Как все мальчишки, любил рыбалку. На Дону и сейчас рыбалка хорошая, а до войны – вообще отличная. Можно было увидеть рыбака, вытаскивающего из лодки сома килограммов на двадцать или здоровенного сазана с полпуда весом, и никто не удивлялся. Попадались крупные судаки, лещи, а вяленый синец и чехонь такие жирные, что на солнце просвечиваются.
В нашей мальчишечьей компании имелись свои любимые места. Обычно на перекатах, песчаных плесах. Ловили удочками, донками. Лучше всего клевало вечером, ночью или рано утром. Бывало, до конца сентября рыбалили. В этот период крупные судаки на малька хорошо брались. Разведем костер вечером на песке, сидим, что-то варим, разговариваем. Кое-кто уже покуривает. Взрослыми себя торопились почувствовать. Война нас быстро взрослыми сделала. Мне в мае сорок первого шестнадцать исполнилось. Я уже год работал в колхозе, закончив восемь классов. Летом собирался поступать в техникум, а какой там техникум, когда 22 июня немцы начали войну! Надежда на быстрый разгром врага не оправдалась. На фронте творилось что-то непонятное. Наши войска оставляли город за городом. Как и все, мы, мальчишки, переживали отступление Красной Армии.

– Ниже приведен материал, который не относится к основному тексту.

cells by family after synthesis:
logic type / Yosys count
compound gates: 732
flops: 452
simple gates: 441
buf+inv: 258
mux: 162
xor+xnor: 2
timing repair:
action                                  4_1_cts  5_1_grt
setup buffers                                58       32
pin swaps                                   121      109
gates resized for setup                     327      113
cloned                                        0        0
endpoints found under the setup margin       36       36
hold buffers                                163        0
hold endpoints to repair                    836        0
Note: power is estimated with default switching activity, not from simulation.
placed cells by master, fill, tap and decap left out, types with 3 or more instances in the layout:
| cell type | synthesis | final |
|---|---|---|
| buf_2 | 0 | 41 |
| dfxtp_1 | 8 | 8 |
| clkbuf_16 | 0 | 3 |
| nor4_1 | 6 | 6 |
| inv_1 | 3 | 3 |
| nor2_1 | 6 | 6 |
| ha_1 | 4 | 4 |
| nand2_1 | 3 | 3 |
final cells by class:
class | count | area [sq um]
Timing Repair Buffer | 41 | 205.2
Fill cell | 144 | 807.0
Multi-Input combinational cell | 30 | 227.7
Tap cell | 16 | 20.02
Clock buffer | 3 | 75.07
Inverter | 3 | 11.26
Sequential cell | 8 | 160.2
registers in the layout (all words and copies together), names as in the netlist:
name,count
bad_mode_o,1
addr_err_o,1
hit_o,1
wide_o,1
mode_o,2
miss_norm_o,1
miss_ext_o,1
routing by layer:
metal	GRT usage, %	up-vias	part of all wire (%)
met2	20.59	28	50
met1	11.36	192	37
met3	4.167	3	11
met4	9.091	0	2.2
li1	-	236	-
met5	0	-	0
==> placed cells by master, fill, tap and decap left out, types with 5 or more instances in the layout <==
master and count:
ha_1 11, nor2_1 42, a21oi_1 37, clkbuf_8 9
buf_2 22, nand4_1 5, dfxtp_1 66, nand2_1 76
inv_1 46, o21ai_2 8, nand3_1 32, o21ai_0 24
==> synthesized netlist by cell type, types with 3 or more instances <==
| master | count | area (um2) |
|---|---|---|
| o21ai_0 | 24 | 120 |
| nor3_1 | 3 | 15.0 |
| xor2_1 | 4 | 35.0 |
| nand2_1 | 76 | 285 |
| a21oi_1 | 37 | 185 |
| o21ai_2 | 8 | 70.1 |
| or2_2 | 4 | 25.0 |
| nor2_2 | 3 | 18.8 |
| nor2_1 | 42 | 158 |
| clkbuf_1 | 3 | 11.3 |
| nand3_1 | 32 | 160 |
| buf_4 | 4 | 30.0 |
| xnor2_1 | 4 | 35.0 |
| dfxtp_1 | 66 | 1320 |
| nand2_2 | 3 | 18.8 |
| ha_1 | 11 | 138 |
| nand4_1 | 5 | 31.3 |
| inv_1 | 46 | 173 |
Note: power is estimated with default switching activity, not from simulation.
<file path="config.mk">
export PLATFORM = sky130hd
export DESIGN_NAME = sgi_dispatch
export DESIGN_NICKNAME = d
export VERILOG_FILES = /design/src/rtl/sgi_pkg.sv /design/src/rtl/sgi_decode.sv /design/src/rtl/sgi_pick.sv /design/src/rtl/sgi_dispatch.sv
export SDC_FILE = /design/constraint.sdc
export NUM_CORES = 1
export LEC_CHECK = 0
export BUFFER_PORTS_ARGS = -buffer_cell sky130_fd_sc_hd__buf_2
export CAP_MARGIN = 15
export CORE_ASPECT_RATIO = 1.75
export CORE_MARGIN = 4
export CORE_UTILIZATION = 31
export DETAILED_ROUTE_END_ITERATION = 8
export PLACE_DENSITY = 0.77
export RECOVER_POWER = 25
export SLEW_MARGIN = 15
export SYNTH_ARGS = -nofsm -noshare
export SYNTH_HDL_FRONTEND = slang
export SYNTH_SLANG_ARGS = --single-unit
</file>
<file path="constraint.sdc">
create_clock -name clk_i -period 1.6 [get_ports clk_i]
set_input_delay 0.24 -clock clk_i [delete_from_list [all_inputs] [get_ports clk_i]]
set_output_delay 0.24 -clock clk_i [all_outputs]
set_load 0.005 [all_outputs]
</file>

В августе ушел на фронт отец. Из родни и знакомых тоже многих призвали. Женщины ходили растерянные, плакали, предчувствовали плохие вести. Посыпались осенью сообщения. В основном «пропал без вести», но много было и похоронок. Моя тетка так кричала, когда похоронка на сына, моего двоюродного брата, пришла! Ему и девятнадцати не исполнилось. Меня обняла и давай причитать: «Ой, Вася, какая судьба вам выпала!»
Выкрикивала что-то еще, себя не помня. Я испугался, вырвался и убежал. А войны я не боялся. Матери как-то заикнулся, что добровольцем пойду. Она заплакала и уговорила меня глупостей не делать. Некоторые мальчишки ездили в район, записываться в армию. Кому отказали, а кому семнадцать исполнилось, взяли.[116] Вроде в военные училища направили. Я им завидовал.

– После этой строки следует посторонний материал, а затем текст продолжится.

[config.mk]
export PLATFORM = sky130hd
export DESIGN_NAME = edc64_pair
export DESIGN_NICKNAME = d
export VERILOG_FILES = /design/src/rtl/edc_pkg.sv /design/src/rtl/edc_parity.sv /design/src/rtl/edc_classify.sv /design/src/rtl/edc_slice.sv /design/src/rtl/edc64_pair.sv
export SDC_FILE = /design/constraint.sdc
export NUM_CORES = 1
export LEC_CHECK = 0
export BUFFER_PORTS_ARGS = -buffer_cell sky130_fd_sc_hd__buf_4
export CAP_MARGIN = 20
export CORE_MARGIN = 3
export CORE_UTILIZATION = 45
export CTS_CLUSTER_DIAMETER = 30
export DETAILED_ROUTE_END_ITERATION = 16
export GPL_ROUTABILITY_DRIVEN = 0
export PLACE_DENSITY = 0.69
export SYNTH_ARGS = -nofsm -noshare
export SYNTH_HDL_FRONTEND = slang
export SYNTH_SLANG_ARGS = --single-unit
[constraint.sdc]
create_clock -name clk -period 7.1 [get_ports clk]
set_input_delay 1.065 -clock clk [delete_from_list [all_inputs] [get_ports clk]]
set_output_delay 1.065 -clock clk [all_outputs]
set_load 0.01 [all_outputs]
[src/rtl/edc_pkg.sv]
package edc_pkg;
  localparam int CHK_W   = 8;
  localparam int SLICE_W = 32;

  function automatic int popcnt(input logic [CHK_W-1:0] v);
    int n;
    n = 0;
    for (int b = 0; b < CHK_W; b++) n += int'(v[b]);
    return n;
  endfunction

  // Column of data bit idx: weight-3 values ascending, then weight-5 values ascending.
  function automatic logic [CHK_W-1:0] col_of(input int idx);
    logic [CHK_W-1:0] r;
    int n;
    r = '0;
    n = 0;
    for (int w = 3; w <= 5; w += 2) begin
      for (int v = 0; v < (1 << CHK_W); v++) begin
        if (popcnt(CHK_W'(v)) == w) begin
          if (n == idx) r = CHK_W'(v);
          n++;
        end
      end
    end
    return r;
  endfunction
endpackage

[src/rtl/edc_parity.sv]
module edc_parity #(
  parameter int DW = edc_pkg::SLICE_W,
  localparam int CW = edc_pkg::CHK_W
) (
  input  logic                   upper_i,
  input  logic [DW-1:0]          data_i,
  output logic [DW-1:0][CW-1:0]  cols_o,
  output logic [CW-1:0]          par_o
);
  for (genvar j = 0; j < DW; j++) begin : g_col
    localparam logic [CW-1:0] C_LO = edc_pkg::col_of(j);
    localparam logic [CW-1:0] C_HI = edc_pkg::col_of(j + DW);
    assign cols_o[j] = upper_i ? C_HI : C_LO;
  end

  always_comb begin
    par_o = '0;
    for (int j = 0; j < DW; j++) begin
      if (data_i[j]) par_o = par_o ^ cols_o[j];
    end
  end
endmodule

[src/rtl/edc_classify.sv]
module edc_classify #(
  parameter int NCOL = 2 * edc_pkg::SLICE_W,
  localparam int CW = edc_pkg::CHK_W
) (
  input  logic [CW-1:0] syn_i,
  output logic          any_o,
  output logic          single_o
);
  logic [NCOL-1:0] hit;

  for (genvar i = 0; i < NCOL; i++) begin : g_hit
    localparam logic [CW-1:0] C = edc_pkg::col_of(i);
    assign hit[i] = (syn_i == C);
  end

  assign any_o    = |syn_i;
  assign single_o = (|hit) || (edc_pkg::popcnt(syn_i) == 1);
endmodule

[src/rtl/edc_slice.sv]
module edc_slice #(
  parameter int DW = edc_pkg::SLICE_W,
  localparam int CW = edc_pkg::CHK_W
) (
  input  logic          clk,
  input  logic          rst_n,
  input  logic [1:0]    role_i,
  input  logic          load_i,
  input  logic          gen_i,
  input  logic          corr_en_i,
  input  logic [DW-1:0] data_i,
  input  logic [CW-1:0] mem_cb_i,
  input  logic [CW-1:0] casc_i,
  output logic [CW-1:0] sc_o,
  output logic [DW-1:0] raw_o,
  output logic [DW-1:0] fixed_o,
  output logic          err_o,
  output logic          merr_o
);
  logic is_upper;
  logic [DW-1:0] din_q;
  logic [CW-1:0] cb_q;
  logic [DW-1:0][CW-1:0] cols;
  logic [CW-1:0] par;
  logic [CW-1:0] fix_syn;
  logic [DW-1:0] flip;
  logic any_err, single_err;

  assign is_upper = (role_i == 2'b11);

  always_ff @(posedge clk or negedge rst_n) begin
    if (!rst_n) begin
      din_q <= '0;
      cb_q  <= '0;
    end else if (load_i) begin
      din_q <= data_i;
      cb_q  <= mem_cb_i;
    end
  end

  edc_parity #(.DW(DW)) u_par (
    .upper_i (is_upper),
    .data_i  (din_q),
    .cols_o  (cols),
    .par_o   (par)
  );

  // Upper completes the code from the cascade; lower mixes in stored bits on reads.
  always_comb begin
    if (is_upper)   sc_o = par ^ casc_i;
    else if (gen_i) sc_o = par;
    else            sc_o = par ^ cb_q;
  end

  // Lower slice corrects with the syndrome fed back from the upper slice.
  assign fix_syn = is_upper ? sc_o : casc_i;

  edc_classify #(.NCOL(2 * DW)) u_cls (
    .syn_i    (fix_syn),
    .any_o    (any_err),
    .single_o (single_err)
  );

  assign err_o  = !gen_i && any_err;
  assign merr_o = !gen_i && any_err && !single_err;

  always_comb begin
    for (int j = 0; j < DW; j++) begin
      flip[j] = corr_en_i && !gen_i && (fix_syn == cols[j]);
    end
  end

  assign raw_o   = din_q;
  assign fixed_o = din_q ^ flip;


  flip_onehot_chk: assert property (@(posedge clk) disable iff (!rst_n)
    $onehot0(fixed_o ^ raw_o));
endmodule

[src/rtl/edc64_pair.sv]
module edc64_pair #(
  parameter int SLICE_W = edc_pkg::SLICE_W,
  localparam int WORD_W = 2 * SLICE_W,
  localparam int CW = edc_pkg::CHK_W
) (
  input  logic              clk,
  input  logic              rst_n,
  input  logic              load_i,
  input  logic              gen_mode_i,
  input  logic              correct_en_i,
  input  logic [WORD_W-1:0] data_i,
  input  logic [CW-1:0]     chk_i,
  output logic [WORD_W-1:0] data_o,
  output logic [CW-1:0]     chk_syn_o,
  output logic              err_o,
  output logic              multi_err_o
);
  logic [CW-1:0] sc_lo, sc_hi;
  logic [SLICE_W-1:0] raw_lo, raw_hi, fix_lo, fix_hi;
  logic err_lo, merr_lo, err_hi, merr_hi;
  logic [WORD_W-1:0] raw_word, fixed_word;
  logic [WORD_W-1:0] data_q;

  edc_slice #(.DW(SLICE_W)) u_lo (
    .clk(clk), .rst_n(rst_n), .role_i(2'b10), .load_i(load_i),
    .gen_i(gen_mode_i), .corr_en_i(correct_en_i),
    .data_i(data_i[SLICE_W-1:0]), .mem_cb_i(chk_i), .casc_i(sc_hi),
    .sc_o(sc_lo), .raw_o(raw_lo), .fixed_o(fix_lo),
    .err_o(err_lo), .merr_o(merr_lo)
  );

  edc_slice #(.DW(SLICE_W)) u_hi (
    .clk(clk), .rst_n(rst_n), .role_i(2'b11), .load_i(load_i),
    .gen_i(gen_mode_i), .corr_en_i(correct_en_i),
    .data_i(data_i[WORD_W-1:SLICE_W]), .mem_cb_i('0), .casc_i(sc_lo),
    .sc_o(sc_hi), .raw_o(raw_hi), .fixed_o(fix_hi),
    .err_o(err_hi), .merr_o(merr_hi)
  );

  assign raw_word   = {raw_hi, raw_lo};
  assign fixed_word = {fix_hi, fix_lo};

  always_ff @(posedge clk or negedge rst_n) begin
    if (!rst_n)          data_q <= '0;
    else if (!gen_mode_i) data_q <= fixed_word;
  end

  assign data_o      = data_q;
  assign chk_syn_o   = sc_hi;
  assign err_o       = err_hi;
  assign multi_err_o = merr_hi;


  gen_quiet_chk: assert property (@(posedge clk) disable iff (!rst_n)
    gen_mode_i |-> (!err_o && !multi_err_o));

  slices_agree_chk: assert property (@(posedge clk) disable iff (!rst_n)
    (err_lo == err_hi) && (merr_lo == merr_hi));

  multi_implies_err_chk: assert property (@(posedge clk) disable iff (!rst_n)
    multi_err_o |-> err_o);

  clean_pass_chk: assert property (@(posedge clk) disable iff (!rst_n)
    (!gen_mode_i && !err_o) |=> (data_o == $past(raw_word)));

  gen_hold_chk: assert property (@(posedge clk) disable iff (!rst_n)
    gen_mode_i |=> $stable(data_o));

  double_no_fix_chk: assert property (@(posedge clk) disable iff (!rst_n)
    multi_err_o |-> (fixed_word == raw_word));
endmodule

* Yosys cells after proc, flatten, opt, wreduce, memory -nomap -nowiden
Cells that the tools add are included.
Storage, ports and cells: input port bits 77, output and inout bits 74, logic and storage cells 279, register bits 136
Operators by class: bitwise gates (word level) 66, reduce and logical (&&, ||, !) cells 72, $add $sub $neg 7, mux-type cells 65, equality and inequality tests 65
Operators by type and width (number):
- 8-bit two-way mux | 22
- 8-bit equality test (second input constant) | 21
- 3-bit NOT | 54
- 8-bit by 7-bit equality test with 1-bit output (second input constant) | 17
- 8-bit by 6-bit equality test with 1-bit output (second input constant) | 15
- 7-bit two-way mux | 17
- 6-bit two-way mux | 15
- 1-bit logical AND | 67
- 64-bit OR reduction | 1
- 32-bit bitwise XOR | 2
- 8-bit by 5-bit equality test with 1-bit output (second input constant) | 7
- 5-bit NOT | 8
- 5-bit two-way mux | 7
- 8-bit by 4-bit equality test with 1-bit output (second input constant) | 3
- 4-bit two-way mux | 3
- 7-bit by 1-bit adder with 8-bit output | 1
- 8-bit by 1-bit equality test with 1-bit output (second input constant) | 1
- 8-bit by 3-bit equality test with 1-bit output (second input constant) | 1
- 8-bit OR reduction | 1
- 7-bit by 8-bit bitwise XOR with 8-bit output | 1
- 8-bit bitwise XOR | 1
- 6-bit by 1-bit adder with 7-bit output | 1
- 5-bit by 1-bit adder with 6-bit output | 1
- 4-bit by 1-bit adder with 5-bit output | 1
- 6 further kinds | 7

* Longest topological paths before layout
word-level depth 77, depth in mapped cells 19

* Modules after synthesis
Synthesis repeated with hierarchy kept, for this count alone.
Unflattened totals: cells, all modules 2568, area, all modules 25398.1 um2
By module, submodules not included:
- edc_slice | area an instance 7637.3 um2, cells an instance 747, times used 2, sequential area each 1001.0 um2
- edc_parity | area an instance 3189.3 um2, cells an instance 395, times used 2, sequential area each 0.0 um2
- edc64_pair | area an instance 2686.3 um2, cells an instance 137, times used 1, sequential area each 1601.5 um2
- edc_classify at u_hi.u_cls | area an instance 533.0 um2, cells an instance 74, times used 1, sequential area each 0.0 um2
- edc_classify at u_lo.u_cls | area an instance 525.5 um2, cells an instance 73, times used 1, sequential area each 0.0 um2

* Worst setup path after synthesis
No wires, ideal clock.
path kind input-to-output, start point input gen_mode_i, end point output multi_err_o, arrival time 5870 ps, cell stages on the path 17, path slack 165 ps, buffers on the path 1, cell sequence clkbuf_1 nor2b_1 xnor2_1 xnor2_1 xnor3_1 xnor2_1 fa_1 fa_1 fa_1 ha_1 inv_1 fa_1 mux2_2 a311oi_2 o311ai_1 or4_1 nor4_2
On the way: cells in the longest elaborated chain, start to end 13
Ends and longest elaborated chain:
- from (decl) | RTL line edc64_pair.sv:9 | input logic gen_mode_i,
- 8-bit two-way mux * | RTL line edc_slice.sv:51 | else if (gen_i) sc_o = par;
- 8-bit bitwise XOR * | RTL line edc_slice.sv:50 | if (is_upper) sc_o = par ^ casc_i;
- named net chk_syn_o[1] | RTL line edc64_pair.sv:14 | output logic [CW-1:0] chk_syn_o,
- 1-bit by 1-bit adder with 2-bit output
- 2-bit by 1-bit adder with 3-bit output
- 3-bit by 1-bit adder with 4-bit output
- 4-bit by 1-bit adder with 5-bit output
- 5-bit by 1-bit adder with 6-bit output
- 6-bit by 1-bit adder with 7-bit output
- 7-bit by 1-bit adder with 8-bit output
- 8-bit by 1-bit equality test with 1-bit output
- 1-bit logical OR
- 1-bit logical NOT | RTL line edc_slice.sv:65 | assign merr_o = !gen_i && any_err && !single_err;
- 1-bit logical AND * | RTL line edc_slice.sv:65
- to (decl) | RTL line edc64_pair.sv:16 | output logic multi_err_o
The timed path passes the listed nets; every way through them passes the cells marked *.

* Worst setup path after layout
start point register u_hi.din_q[24] (netlist: u_hi.raw_o[24]), end point output multi_err_o
On the way: cells in the longest elaborated chain, start to end 26
Ends and longest elaborated chain:
- from (decl) | RTL line edc_slice.sv:21 | logic [DW-1:0] din_q;
- from (signal assigned) | RTL line edc_slice.sv:36 | din_q <= data_i;
- 5-bit two-way mux * | RTL line edc_parity.sv:19 | if (data_i[j]) par_o = par_o ^ cols_o[j];
- 5-bit NOT (no line)
- 6-bit two-way mux * | RTL line edc_parity.sv:19
- 5-bit NOT (no line)
- 6-bit two-way mux * | RTL line edc_parity.sv:19
- 5-bit NOT (no line)
- 6-bit two-way mux * | RTL line edc_parity.sv:19
- 5-bit NOT (no line) / 6-bit two-way mux (equally long branches)
- [10 not listed]
- 4-bit by 1-bit adder with 5-bit output
- 5-bit by 1-bit adder with 6-bit output
- 6-bit by 1-bit adder with 7-bit output
- 7-bit by 1-bit adder with 8-bit output
- 8-bit by 1-bit equality test with 1-bit output
- 1-bit logical OR
- 1-bit logical NOT | RTL line edc_slice.sv:65
- 1-bit logical AND * | RTL line edc_slice.sv:65
Every way passes the cells marked *; elsewhere a longest branch is shown, timed or not.

==> summary.txt <==
Outcome
  – Status: finished clean

Clock network
  – CTS tree: built
  – Sink Count: 136
  – Num CTS Buffers: 17
  – Hold buffers post-CTS: 0
  – Root Buffer Master: clkbuf_16
  – Worst skew pair latency: between 0.4 and 0.5 ns
  – H-tree depth: 4
  – Clock transition at the registers of the reported paths: 0.06 ns
  – Maximum clock path buffer count: 2

Synthesis
  – Synth Net Count: 878
  – Synth top area share: 0.415
  – Synth Instances: 790
  – Distinct cell type count after synthesis: 50
  – Post-synthesis async set-or-reset flop share: 1.00
  – Ys Warns: 0
  – Most used DFF post-synth: dfrtp_1
  – Post-synthesis sequential area ratio: 0.415
  – Cell taking the most area after synthesis: dfrtp_1
  – Register bit count reported by yosys: roughly 140
  – Ranking of synthesized cells by area: dfrtp_1 41%, xnor2_1 16%, mux2_2 10%
  – Post-synth EDFFs: 0
  – Post-Syn Area per Cell: 10.4 sq um
  – Mapped cell area: 8210 sq um

Setup path
  – Worst Path Required: 6.03 ns
  – WS Path Type: reg -> out
  – Setup slack, reg-to-reg: around 3.0 ns
  – CP Launch Type: register
  – Worst-case reg-to-reg path depth: 14
  – CP Capture Type: primary output
  – CP startpoint: u_hi.raw_o[24]
  – FF-to-FF End: data_o[34]
  – CP max FO: 4
  – FF-to-FF Start: u_hi.raw_o[19]
  – Arr. time, crit path: a little under 6 ns
  – Critical Path Sink: multi_err_o

Place
  – Worst slack, placed: -0.0900 ns
  – Cells after DPL: approximately 1,100
  – Post-DP HPWL: 17.4 mm
  – Port Buf Inserts: 150

STA
  – Crit share post-route: 0.981
  – Relative max-transition margin: 0.356
  – Slew Viols, Final: 0
  – Worst slew pin tran: 0.966 ns
  – Post-layout min period: 6.97 ns
  – Skew final: 0.0164 ns
  – Max Clk Rate: 144 MHz
  – RSZ-0062 raised after global routing: true
  – Final hold violations: 0
  – Final TNS setup: 0 ns
  – Final setup violation count: 0
  – Worst hold slack: between 0.4 and 0.5 ns
  – Final WS setup: 0.131 ns

Routing
  – Iter 0 DRT Violations: 498
  – ANT nets after route: 0
  – First-pass iteration count of the detailed router: 5
  – Avg WL per Cell: 19.8 microns
  – DR vias: 6,283
  – DRC violation count after routing: 0
  – Routed vias/inst: 5.32
  – Total Wirelength: 23.4 mm

Floorplanning
  – I/O Pins: 151
  – Die Y: between 100 and 150 microns
  – Die extent in x: 141 microns
  – Rows: 48
  – Starting Density: 0.466
  – Area of the core: 17,600 sq um
  – Die area: 19,900 sq um

GRT
  – Number of global-route vias before repair: 6,267
  – Initial antenna violation count: 0
  – First-pass GRT wire length: approximately 37 mm
  – Largest net degree at the start of global routing: 76
  – Total track usage: 0.242
  – Total gr overflow: 0

Finish
  – N_diodes: 0
  – Share of layout cells above drive strength 1: 0.326
  – Fill cells: 1,538
  – Post-layout nets: between 1,000 and 1,500
  – Area grow syn2layout: 26.0%
  – Final std cells w/o fill: 1,181

Hold path
  – HP Class: reg -> reg
  – Hold_sp: data_o[8]

Flow run
  – Number of max-cap violations: 0
-- cell usage in the layout (no fill, tap or decap), types with 3 or more instances in the layout --
cell type	n
nor2_1	81
nand2_1	91
o21ai_0	68
nand3_1	10
xnor2_2	12
a22oi_1	3
xnor3_2	3
nor2b_1	9
a21oi_1	5
nor3_1	3
nand2b_1	5
o32ai_1	4
and2_1	5
bufinv_16	3
clkbuf_16	17
fa_1	3
inv_1	8
dfrtp_1	129
a31oi_1	6
dfrtp_2	7
xor2_1	21
xnor3_1	18
mux2_2	73
a211oi_1	3
xnor2_1	137
ha_1	6
buf_4	175
mux2i_1	3
or3_1	7
-- routing by layer --
metal  up-vias  routed length, microns  GRT usage
met2       289                   10700      0.367
met1      3023                   10500      0.348
li1       2931                       -          -
met5         -                       0          0
met4         0                     455     0.0745
met3        40                    1820     0.0526
-- flip-flops by register name (all words and copies together), names as in the netlist --
name        count
u_lo.raw_o     32
data_o         64
u_lo.cb_q       8
u_hi.raw_o     32
-- cell families (layout without fill, tap and decap cells) --
family                     count (synthesis)  after routing  share of synthesized area
AOI/OAI and AO/OA                         96             96                     0.0665
xor gates and xnor gates                 193            193                      0.247
adders and majority gates                 11             11                     0.0204
buffers and inverters                     52            218                     0.0268
DFF                                      136            136                      0.415
muxes                                     77             77                      0.105
and+or+nand+nor                          225            225                      0.119
-- worst max-delay path, cell delays in order (launching register included) --
cell and delay, ns:
dfrtp_1 0.45, xor2_1 0.20, xnor2_1 0.40, xnor3_2 0.49, xnor2_4 0.19, inv_2 0.06
fa_1 0.56, fa_1 0.45, fa_1 0.54, ha_2 0.19, inv_2 0.04, fa_2 0.34
mux2_4 0.28, a311oi_2 0.25, o311ai_1 0.14, or4_1 0.43, nor4_2 0.30, buf_4 0.16
-- worst min-delay path by stage --
stage	endpoint	slack, ns	cells after the start
6_report	data_o[8]	0.48	2
5_1_grt	data_o[6]	0.52	2
4_1_cts	data_o[8]	0.49	2
3_5_place_dp	data_o[8]	0.47	2
3_3_place_gp	data_o[8]	0.47	2
2_1_floorplan	u_lo.cb_q[1]	0.47	1
-- per-stage QoR --
step | cell area, sq um | util
after floorplan | 8210 | -
after global placement | 9550 | 0.543
after detailed placement | 9550 | 0.543
after CTS | 10200 | 0.579
after global routing | 10300 | 0.588
final | 10300 | 0.588
-- cells in the mapped netlist, types with 2 or more instances --
| cell type | n |
|---|---|
| clkbuf_1 | 32 |
| xnor2_2 | 2 |
| nor4_1 | 2 |
| and2_1 | 5 |
| xnor3_1 | 20 |
| fa_1 | 4 |
| xnor2_1 | 147 |
| and3_1 | 2 |
| buf_6 | 2 |
| a21oi_1 | 5 |
| nand2b_1 | 6 |
| buf_2 | 5 |
| dfrtp_1 | 136 |
| mux2i_1 | 3 |
| a22oi_1 | 3 |
| or2_2 | 2 |
| nand2_1 | 91 |
| nor3_1 | 3 |
| or3_1 | 7 |
| nand3_1 | 10 |
| a31oi_1 | 6 |
| o21ai_0 | 68 |
| inv_1 | 9 |
| nor2_1 | 81 |
| a211oi_1 | 3 |
| xor2_1 | 21 |
| o32ai_1 | 4 |
| ha_1 | 7 |
| nand4_1 | 2 |
| mux2_2 | 74 |
| nor2b_1 | 9 |
-- final cells by class --
class	instances	area [sq um]	area share
Tap cell	225	282	0.0272
Inverter	11	41.3	0.00399
Clock inverter	10	143	0.0138
Clock buffer	21	460	0.0445
Multi-Input combinational cell	602	4680	0.452
Timing Repair Buffer	176	1330	0.128
Sequential cell	136	3410	0.330
-- what timing repair did --
item | in CTS | in global routing
endpoints found under the hold margin | 0 | 0
gates resized for setup | 3 | 21
endpoints found under the setup margin | 1 | 1
pin swaps | 0 | 21
buffers inserted | 1 | 10
Power is left out: the tool's default activity adds up to more than one toggle a clock period on the data nets, which glitch-free logic cannot reach.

Когда под Москвой немцам нанесли хороший удар, я не сомневался, что скоро их погонят. Красная Армия всех сильней! В мае сорок второго началось наступление на Харьков. Мощное и успешное поначалу. А потом радио замолчало. Не то чтобы совсем, а заговорили про отбитые контратаки немцев, перечисляли, сколько фашистов убито, сколько их танков и самолетов уничтожено. В то время мы о трагедии, которая под Харьковом произошла, не знали. Зато появилось в хуторе много беженцев. А в конце мая пришел черный день для нашей семьи. Почтальон принес похоронку на отца. Он погиб под Керчью.
Описывать нашу беду не надо. Какие тут слова подберешь? Мы жили дружно, отца любили. И вот нет его и никогда не будет. Когда я собрался в военкомат, мать на этот раз меня не отговаривала. Может, для кого-то удивительно звучит. Сейчас от армии пытаются уклониться, кто как может. А тогда настрой другой был. И еще такая деталь. Наши края казачьи, хотя слово «казак» с двадцатых годов означало едва ли не врага Советской власти. Веками сложилась традиция: как война, так казаки коней седлают. Хоть с плачем, но провожали мужей и сыновей на все войны.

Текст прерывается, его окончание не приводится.